**What to work on**
Repeat the lines below exactly as written, please, from the line with "route,average wire length" to the line with "clock_tree,quantity of gates", both lines included, and no others.

**Given information**
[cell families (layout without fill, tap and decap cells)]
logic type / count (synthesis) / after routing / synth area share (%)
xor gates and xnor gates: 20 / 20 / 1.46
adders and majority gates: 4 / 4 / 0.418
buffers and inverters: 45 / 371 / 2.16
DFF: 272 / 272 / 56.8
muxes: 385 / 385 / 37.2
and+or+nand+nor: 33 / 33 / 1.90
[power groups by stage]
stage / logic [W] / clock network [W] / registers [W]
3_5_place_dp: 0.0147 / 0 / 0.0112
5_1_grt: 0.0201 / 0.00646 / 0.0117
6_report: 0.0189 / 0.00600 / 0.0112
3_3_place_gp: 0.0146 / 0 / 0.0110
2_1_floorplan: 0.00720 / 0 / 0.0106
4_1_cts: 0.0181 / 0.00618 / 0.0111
File: src/rtl/aclint_multi.sv
// Multi-hart ACLINT slave: per-hart MSIP bits, a shared prescaled 64-bit MTIME
// and per-hart MTIMECMP registers driving MTIP, all behind one Membus port.
module aclint_multi #(
  parameter int unsigned     NUM_HARTS = 2,
  parameter int unsigned     XLEN      = 64,
  parameter logic [XLEN-1:0] BASE_ADDR = XLEN'('h0200_0000),
  parameter int unsigned     MTIME_DIV = 1
) (
  input  logic                 clk,
  input  logic                 rst,
  input  logic                 i_membus_valid,
  output logic                 o_membus_ready,
  input  logic [XLEN-1:0]      i_membus_addr,
  input  logic                 i_membus_wen,
  input  logic [63:0]          i_membus_wdata,
  input  logic [7:0]           i_membus_wmask,
  output logic                 o_membus_rvalid,
  output logic [63:0]          o_membus_rdata,
  output logic [NUM_HARTS-1:0] o_msip,
  output logic [NUM_HARTS-1:0] o_mtip,
  output logic [63:0]          o_mtime
);

  localparam int unsigned     DIV_W     = (MTIME_DIV > 1) ? $clog2(MTIME_DIV) : 1;
  localparam logic [XLEN-1:0] OFF_CMP   = XLEN'('h4000);
  localparam logic [XLEN-1:0] OFF_MTIME = XLEN'('hBFF8);

  function automatic logic [63:0] wmask_expand(input logic [7:0] mask);
    logic [63:0] bits;
    for (int i = 0; i < 8; i++) bits[8*i +: 8] = {8{mask[i]}};
    return bits;
  endfunction

  logic [XLEN-1:0]      w_off;
  logic [XLEN-1:0]      w_msip_lo;
  logic [XLEN-1:0]      w_cmp_idx;
  logic [63:0]          w_mask;
  logic [63:0]          w_rd_data;
  logic                 w_wr;
  logic                 w_rd;
  logic                 w_is_msip;
  logic                 w_is_cmp;
  logic                 w_is_mtime;
  logic                 w_tick;

  logic [NUM_HARTS-1:0] r_msip;
  logic [63:0]          r_mtimecmp [NUM_HARTS];
  logic [63:0]          r_mtime;
  logic [DIV_W-1:0]     r_div;
  logic                 r_rvalid;
  logic [63:0]          r_rdata;

  assign w_off      = (i_membus_addr - BASE_ADDR) & ~XLEN'(7);
  assign w_wr       = i_membus_valid & i_membus_wen;
  assign w_rd       = i_membus_valid & ~i_membus_wen;
  assign w_is_msip  = w_off < OFF_CMP;
  assign w_is_cmp   = (w_off >= OFF_CMP) && (w_off < OFF_MTIME);
  assign w_is_mtime = w_off == OFF_MTIME;
  // Doubleword k of the MSIP region covers harts 2k and 2k+1, so hart = off/4.
  assign w_msip_lo  = w_off >> 2;
  assign w_cmp_idx  = (w_off - OFF_CMP) >> 3;
  assign w_mask     = wmask_expand(i_membus_wmask);
  assign w_tick     = r_div == DIV_W'(MTIME_DIV - 1);

  always_comb begin
    // NOTE: every combinational output gets a default first so a decode miss cannot infer a latch.
    w_rd_data = '0;
    for (int h = 0; h < NUM_HARTS; h++) begin
      if (w_is_msip && (XLEN'(h) == w_msip_lo))        w_rd_data[0]  = r_msip[h];
      if (w_is_msip && (XLEN'(h) == w_msip_lo + 1'b1)) w_rd_data[32] = r_msip[h];
      if (w_is_cmp  && (XLEN'(h) == w_cmp_idx))        w_rd_data     = r_mtimecmp[h];
    end
    if (w_is_mtime) w_rd_data = r_mtime;
  end

  always_ff @(posedge clk or negedge rst) begin
    if (!rst) begin
      r_msip <= '0;
      // NOTE: the compare array is architectural state that must power up all-ones so no
      // MTIP fires out of reset; it is reset explicitly like any other register.
      for (int h = 0; h < NUM_HARTS; h++) r_mtimecmp[h] <= '1;
    end else if (w_wr) begin
      // NOTE: non-blocking updates mean every register samples pre-edge values, which is
      // what lets a read in the same cycle see the old state.
      for (int h = 0; h < NUM_HARTS; h++) begin
        if (w_is_msip && (XLEN'(h) == w_msip_lo) && w_mask[0])
          r_msip[h] <= i_membus_wdata[0];
        if (w_is_msip && (XLEN'(h) == w_msip_lo + 1'b1) && w_mask[32])
          r_msip[h] <= i_membus_wdata[32];
        if (w_is_cmp && (XLEN'(h) == w_cmp_idx))
          r_mtimecmp[h] <= (i_membus_wdata & w_mask) | (r_mtimecmp[h] & ~w_mask);
      end
    end
  end

  // A bus write to mtime overrides a coincident tick; the prescaler keeps running.
  always_ff @(posedge clk or negedge rst) begin
    if (!rst) begin
      r_div   <= '0;
      r_mtime <= '0;
    end else begin
      r_div <= w_tick ? '0 : r_div + 1'b1;
      if (w_wr && w_is_mtime)
        r_mtime <= (i_membus_wdata & w_mask) | (r_mtime & ~w_mask);
      else if (w_tick)
        r_mtime <= r_mtime + 64'd1;
    end
  end

  always_ff @(posedge clk or negedge rst) begin
    if (!rst) begin
      r_rvalid <= 1'b0;
      r_rdata  <= '0;
    end else begin
      r_rvalid <= i_membus_valid;
      if (w_rd) r_rdata <= w_rd_data;
    end
  end

  for (genvar h = 0; h < NUM_HARTS; h++) begin : g_mtip
    assign o_mtip[h] = r_mtime >= r_mtimecmp[h];
  end

  assign o_membus_ready  = 1'b1;
  assign o_membus_rvalid = r_rvalid;
  assign o_membus_rdata  = r_rdata;
  assign o_msip          = r_msip;
  assign o_mtime         = r_mtime;

endmodule

File: config.mk
export PLATFORM = sky130hd
export DESIGN_NAME = aclint_multi
export DESIGN_NICKNAME = d
export VERILOG_FILES = /design/src/rtl/aclint_multi.sv
export SDC_FILE = /design/constraint.sdc
export NUM_CORES = 1
export LEC_CHECK = 0
export BUFFER_PORTS_ARGS = -buffer_cell sky130_fd_sc_hd__buf_2
export CAP_MARGIN = 20
export CELL_PAD_IN_SITES_DETAIL_PLACEMENT = 1
export CELL_PAD_IN_SITES_GLOBAL_PLACEMENT = 1
export CORE_ASPECT_RATIO = 0.75
export CORE_MARGIN = 3
export CORE_UTILIZATION = 40
export CTS_CLUSTER_SIZE = 24
export DETAILED_ROUTE_END_ITERATION = 6
export PLACE_DENSITY = 0.82
export SLEW_MARGIN = 10
export SYNTH_ARGS = -nofsm -noshare
export SYNTH_HDL_FRONTEND = slang
export SYNTH_SLANG_ARGS = --single-unit
export TNS_END_PERCENT = 5
File: constraint.sdc
create_clock -name clk -period 6.2 [get_ports clk]
set_clock_uncertainty 0.05 [all_clocks]
set_input_delay 1.24 -clock clk [delete_from_list [all_inputs] [get_ports clk]]
set_output_delay 1.24 -clock clk [all_outputs]
set_load 0.02 [all_outputs]
==> qor.csv <==
stage,metric,value,unit
hold_path,hold-critical path endpoint,o_membus_rdata[21],
clock_tree,clock buffer count from CTS,30,
sta,"Hold Vio Cnt, Final",0,
global_routing,antenna violations before repair,2,
route,router iterations before antenna repair,5,
hold_path,Min-Delay Startpoint,o_membus_rdata[21],
sta,count of final setup violators,0,
floorplanning,I/O pin count,274,
power_and_ir_drop,P_sw,1.04,mW
placement,gpl congestion,0.863,
synthesis,Syn Std Cell Area,0.0172,mm2
route,average wire length per cell after detail routing,22.5,um
sta,pin slew with the least headroom to its limit,1.05,ns
cells_and_area,area grow syn2layout,17.3,%
power_and_ir_drop,peak supply drop,186,uV
power_and_ir_drop,internal power consumption,2.93,mW
global_routing,pin count of the biggest net entering global routing,111,
clock_tree,quantity of gates resized following cts,0,
sta,final worst path period share,89.4,%
power_and_ir_drop,Net Sw Frac,26.3,%
route,count of antenna-violating nets left after detailed routing,0,
synthesis,Yosys reg bits,259,
sta,Final min period,5.54,ns
power_and_ir_drop,proportion of power drawn by combinational gates,9.6,%
synthesis,nets in the synthesized netlist,2113,
sta,final number of max-transition violations,0,
cells_and_area,number of nets in the final layout,2356,
hold_path,class of the worst hold path,reg2reg,
synthesis,fraction of registers with async set/reset,100,%
floorplanning,overall die area,0.0455,mm2
clock_tree,depth of the CTS H-tree,1,
power_and_ir_drop,Lkg Pwr,8.62,nW
global_routing,number of global-route vias before repair,16538,
sta,Worst Hold Margin,0.453,ns
synthesis,yosys synthesis warning count,0,
power_and_ir_drop,power per standard cell area,197,mW/mm2
route,DRC,0,
run_status,status,"finished, final reports clean",
sta,post-layout worst setup margin,0.655,ns
hold_path,number of cells on the worst hold path,2,
worst_setup_path,R2R setup slack,2.54,ns
synthesis,mean post-synth cell area,9.34,um2
global_routing,combined global-route utilization of all metal layers,25.9,%
worst_setup_path,Crit path arrival time,4.25,ns
global_routing,first-pass GRT wire length,93.5,mm
placement,Place WS,0.723,ns
placement,hpwl dp,44.8,mm
synthesis,number of standard cells after synthesis,1840,
route,Total Wirelength,60.2,mm
power_and_ir_drop,Reg power frac,44.5,%
clock_tree,# Post-CTS Setup Buffers,0,
cells_and_area,"commonest cells after routing, fill and taps aside","267 x sky130_fd_sc_hd__buf_2, 194 x sky130_fd_sc_hd__nor2_1, 162 x sky130_fd_sc_hd__inv_1",
clock_tree,Max clock buf depth,3,
worst_setup_path,kind of critical path,reg2out,
route,number of violations reported at the end of detailed-routing iteration 0,1060,
cells_and_area,"most common cell after layout, fill and taps aside",sky130_fd_sc_hd__buf_2,
worst_setup_path,required time of the critical path,4.91,ns
floorplanning,Die X,245,um
cells_and_area,number of antenna cells inserted,0,
floorplanning,Die Y,185,um
synthesis,"EDFF count, synth",0,
synthesis,dominant register cell in the synthesized netlist,sky130_fd_sc_hd__dfrtp_1,
synthesis,"Seq/Total Area, Yosys",38.7,%
route,total via count in the routed design,15808,
clock_tree,clock insertion delay at the later pin of the skew report,0.57,ns
worst_setup_path,worst reg-to-reg path cell count,9,
sta,tightest slew margin relative to the limit,29.8,%
worst_setup_path,Critical Path Start Type,register,
sta,total negative slack for setup checks,0,ns
clock_tree,CTS tree,done,
power_and_ir_drop,Clk pwr share,46.0,%
cells_and_area,fraction of layout cells with a size suffix above 1,29.7,%
run,max cap viols,0,
placement,DP Area,0.0192,mm2
power_and_ir_drop,overall power consumption,3.97,mW
sta,unrepaired setup endpoints after global routing,no,
cells_and_area,Finished Cell Area,0.0201,mm2
floorplanning,standard-cell row count,65,
placement,Buffers on Ports,269,
floorplanning,placeable core region,0.0422,mm2
clock_tree,root buffer selected by CTS,sky130_fd_sc_hd__clkbuf_16,
clock_tree,post-cts hold buffer count,0,
worst_setup_path,largest driver fanout on the critical path,7,
global_routing,sum of overflow across all layers after global routing,0,
clock_tree,clk sinks,259,
route,vias per inst,5.91,
sta,Max Clk Rate,180,MHz
synthesis,number of unique standard cell types used by synthesis,79,
clock_tree,clock transition at the register clock pins on the worst setup and hold paths after CTS,0.06,ns
floorplanning,initial core utilization,40.7,%
worst_setup_path,CP Capture Type,output pin,
[synthesized netlist by cell type, types with 8 or more instances]
cell                       instances  area (um2)
sky130_fd_sc_hd__a221o_1          10         100
sky130_fd_sc_hd__or4_1             8        60.1
sky130_fd_sc_hd__dfrtp_1         131        3280
sky130_fd_sc_hd__o211ai_1          8        60.1
sky130_fd_sc_hd__mux2_2          113        1270
sky130_fd_sc_hd__a221oi_1         65         569
sky130_fd_sc_hd__o22ai_1          10        62.6
sky130_fd_sc_hd__and2_1           21         131
sky130_fd_sc_hd__and3_1           34         213
sky130_fd_sc_hd__a21oi_1          65         325
sky130_fd_sc_hd__nand4_4           8         170
sky130_fd_sc_hd__clkbuf_1         57         214
sky130_fd_sc_hd__nand4_1          57         357
sky130_fd_sc_hd__nor2_1          195         732
sky130_fd_sc_hd__buf_1             8        30.0
sky130_fd_sc_hd__nor2b_1          17         106
sky130_fd_sc_hd__nor3b_1           8        60.1
sky130_fd_sc_hd__or3_1            15        93.8
sky130_fd_sc_hd__a22oi_1          21         158
sky130_fd_sc_hd__a31oi_1           8        50.1
sky130_fd_sc_hd__nand3_1          40         200
sky130_fd_sc_hd__o21ai_0         116         581
sky130_fd_sc_hd__inv_1           162         608
sky130_fd_sc_hd__nor4_1           17         106
sky130_fd_sc_hd__mux2i_1          18         180
sky130_fd_sc_hd__nand2_1         140         526
sky130_fd_sc_hd__ha_1            133        1660
sky130_fd_sc_hd__mux2_1           20         225
sky130_fd_sc_hd__o31ai_1          10        75.1
sky130_fd_sc_hd__dfstp_2         128        3360
sky130_fd_sc_hd__nor3_1           23         115
sky130_fd_sc_hd__a21o_1           33         248
sky130_fd_sc_hd__or2_2             9        56.3
sky130_fd_sc_hd__nand2b_1         11        68.8
sky130_fd_sc_hd__buf_2            11        55.1
sky130_fd_sc_hd__o32ai_1          13         114
sky130_fd_sc_hd__a211oi_1          9        67.6
[worst max path at each step]
stage / to / startpoint / cells past startpoint / slack [ns]
2_1_floorplan: register / i_membus_addr[25] / 15 / 1.28
3_3_place_gp: register / i_membus_addr[25] / 13 / 0.76
3_5_place_dp: register / i_membus_addr[25] / 13 / 0.72
4_1_cts: o_mtip[0] / register / 12 / 0.68
5_1_grt: o_mtip[0] / register / 12 / 0.59
6_report: o_mtip[0] / register / 12 / 0.66
[logic make-up (layout without fill, tap and decap cells)]
family | Yosys count | in the layout | share of synthesized area, %
AO/OA/AOI/OAI | 413 | 413 | 16.5
XOR/XNOR | 6 | 6 | 0.306
adder cells (fa/ha/maj) | 133 | 133 | 9.69
buffers and inverters | 242 | 509 | 5.48
flip-flops | 259 | 259 | 38.7
multiplexers | 151 | 151 | 9.77
other | 1 | 1 | 0.0218
AND/OR/NAND/NOR | 635 | 635 | 19.6
[routing by layer]
metal,share of wire (%),vias up,global-route usage [%]
met5,0,-,0
met4,2.6,0,6.75
met3,5.2,110,3.96
met2,46,462,42.7
met1,46,8027,35.8
li1,-,7209,-
[stage by stage]
| stage | util [%] | instances |
|---|---|---|
| after CTS | 47.7 | 2676 |
| final | 47.7 | 2676 |
| after detailed placement | 45.4 | 2620 |
| after global routing | 47.7 | 2676 |
| after floorplan | - | 1840 |
| after global placement | 45.4 | 2620 |
[worst max-delay path, stage by stage (launching register included)]
cell and delay [ns]:
sky130_fd_sc_hd__dfrtp_1 0.49, sky130_fd_sc_hd__inv_1 0.12, sky130_fd_sc_hd__ha_1 0.31, sky130_fd_sc_hd__nand2b_1 0.16
sky130_fd_sc_hd__a21o_1 0.19, sky130_fd_sc_hd__a21oi_1 0.14, sky130_fd_sc_hd__o21ai_0 0.14, sky130_fd_sc_hd__o21ai_0 0.64
sky130_fd_sc_hd__o211ai_1 0.27, sky130_fd_sc_hd__a221o_1 0.42, sky130_fd_sc_hd__a21oi_1 0.41, sky130_fd_sc_hd__o31ai_1 0.20
sky130_fd_sc_hd__buf_2 0.20
[power by group through the flow]
stage	Sequential (mW)	Clock, mW	Combinational, mW
after floorplan	1.85	0	0.116
after global placement	1.79	0	0.374
after detailed placement	1.79	0	0.383
after CTS	1.77	1.86	0.385
after global routing	1.77	1.92	0.418
final	1.77	1.83	0.380
[cell type report]
cell class / instances / area [um2]
Clock buffer: 48 / 900
Clock inverter: 8 / 92.6
Fill cell: 4926 / 22100
Inverter: 162 / 608
Multi-Input combinational cell: 1339 / 9630
Sequential cell: 259 / 6640
Tap cell: 569 / 712
Timing Repair Buffer: 291 / 1560
No activity file was read; power rests on OpenSTA's default activity.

**Exercise response**
route,average wire length per cell after detail routing,22.5,um
sta,pin slew with the least headroom to its limit,1.05,ns
cells_and_area,area grow syn2layout,17.3,%
power_and_ir_drop,peak supply drop,186,uV
power_and_ir_drop,internal power consumption,2.93,mW
global_routing,pin count of the biggest net entering global routing,111,
clock_tree,quantity of gates resized following cts,0,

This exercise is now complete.